◆ TASK OBJECTIVE
Please write out only the lines running from the one with "Depends on swtm_pkg." through the last line of the listing, each exactly as given.
** Opening EXTRACTED INFORMATION block **
## config.mk

```make
export PLATFORM = sky130hd
export DESIGN_NAME = mmc_card_register_interface_top
export DESIGN_NICKNAME = d
export VERILOG_FILES = /design/src/hdl/mmcri_pkg.sv /design/src/hdl/mmcri_front.sv /design/src/hdl/mmcri_queue.sv /design/src/hdl/mmcri_back.sv /design/src/hdl/mmc_card_register_interface_top.sv
export SDC_FILE = /design/constraint.sdc
export NUM_CORES = 2
export LEC_CHECK = 0
export BUFFER_PORTS_ARGS = -buffer_cell sky130_fd_sc_hd__buf_2
export CAP_MARGIN = 30
export CORE_ASPECT_RATIO = 0.9
export CORE_MARGIN = 3
export CORE_UTILIZATION = 50
export DETAILED_ROUTE_END_ITERATION = 7
export PLACE_DENSITY_LB_ADDON = 0.12
export RECOVER_POWER = 25
export SLEW_MARGIN = 10
export SYNTH_ARGS = -nofsm -noshare
export SYNTH_HDL_FRONTEND = slang
export SYNTH_SLANG_ARGS = --single-unit
export TNS_END_PERCENT = 10
```

## constraint.sdc

```tcl
create_clock -name clk_i -period 5.95 [get_ports clk_i]
set_input_delay 1.4875 -clock clk_i [delete_from_list [all_inputs] [get_ports clk_i]]
set_output_delay 1.4875 -clock clk_i [all_outputs]
set_load 0.02 [all_outputs]
```
[src/hdl/swtm_cell.sv]
// One rank of the sorted window: holds a value, its age and a valid flag.
// Delete shifts up from the cell below; insert shifts down from the cell above.
// Depends on swtm_pkg.
`timescale 1ns / 1ps

module swtm_cell (
  input  logic                      clk,
  input  logic                      rst_n,
  input  logic [swtm_pkg::AGE_W-1:0] rst_age_i,
  input  swtm_pkg::swtm_ctl_t       ctl_i,
  input  swtm_pkg::swtm_entry_t     up_i,
  input  logic                      up_gt_i,
  input  swtm_pkg::swtm_entry_t     dn_i,
  input  logic                      del_i,
  output swtm_pkg::swtm_entry_t     q_o,
  output logic                      gt_o,
  output logic                      del_o
);

  import swtm_pkg::*;

  swtm_entry_t ent_r, ent_nxt;

  assign q_o   = ent_r;
  // new word ranks above this cell (empty cells rank lowest)
  assign gt_o  = !ent_r.vld || (ctl_i.ins_value > ent_r.val);
  // oldest word sits here or above
  assign del_o = del_i || (ent_r.vld && (ent_r.age == AGE_W'(WINDOW_LEN - 1)));

  always_comb begin
    ent_nxt = ent_r;
    if (ctl_i.del_en && del_o) begin
      ent_nxt = dn_i;
    end else if (ctl_i.ins_en) begin
      if (gt_o) begin
        if (up_gt_i) begin
          ent_nxt     = up_i;
          ent_nxt.age = up_i.age + 1'b1;
        end else begin
          ent_nxt.vld = 1'b1;
          ent_nxt.val = ctl_i.ins_value;
          ent_nxt.age = '0;
        end
      end else begin
        ent_nxt.age = ent_r.age + 1'b1;
      end
    end
  end

  always_ff @(posedge clk) begin
    if (!rst_n) begin
      ent_r.vld <= 1'b1;
      ent_r.val <= '0;
      ent_r.age <= rst_age_i;
    end else begin
      ent_r <= ent_nxt;
    end
  end

endmodule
** Closing EXTRACTED INFORMATION block **
◆ OUTPUT BELOW
// Depends on swtm_pkg.
`timescale 1ns / 1ps

module swtm_cell (
  input  logic                      clk,
  input  logic                      rst_n,
  input  logic [swtm_pkg::AGE_W-1:0] rst_age_i,
  input  swtm_pkg::swtm_ctl_t       ctl_i,
  input  swtm_pkg::swtm_entry_t     up_i,
  input  logic                      up_gt_i,
  input  swtm_pkg::swtm_entry_t     dn_i,
  input  logic                      del_i,
  output swtm_pkg::swtm_entry_t     q_o,
  output logic                      gt_o,
  output logic                      del_o
);

  import swtm_pkg::*;

  swtm_entry_t ent_r, ent_nxt;

  assign q_o   = ent_r;
  // new word ranks above this cell (empty cells rank lowest)
  assign gt_o  = !ent_r.vld || (ctl_i.ins_value > ent_r.val);
  // oldest word sits here or above
  assign del_o = del_i || (ent_r.vld && (ent_r.age == AGE_W'(WINDOW_LEN - 1)));

  always_comb begin
    ent_nxt = ent_r;
    if (ctl_i.del_en && del_o) begin
      ent_nxt = dn_i;
    end else if (ctl_i.ins_en) begin
      if (gt_o) begin
        if (up_gt_i) begin
          ent_nxt     = up_i;
          ent_nxt.age = up_i.age + 1'b1;
        end else begin
          ent_nxt.vld = 1'b1;
          ent_nxt.val = ctl_i.ins_value;
          ent_nxt.age = '0;
        end
      end else begin
        ent_nxt.age = ent_r.age + 1'b1;
      end
    end
  end

  always_ff @(posedge clk) begin
    if (!rst_n) begin
      ent_r.vld <= 1'b1;
      ent_r.val <= '0;
      ent_r.age <= rst_age_i;
    end else begin
      ent_r <= ent_nxt;
    end
  end

endmodule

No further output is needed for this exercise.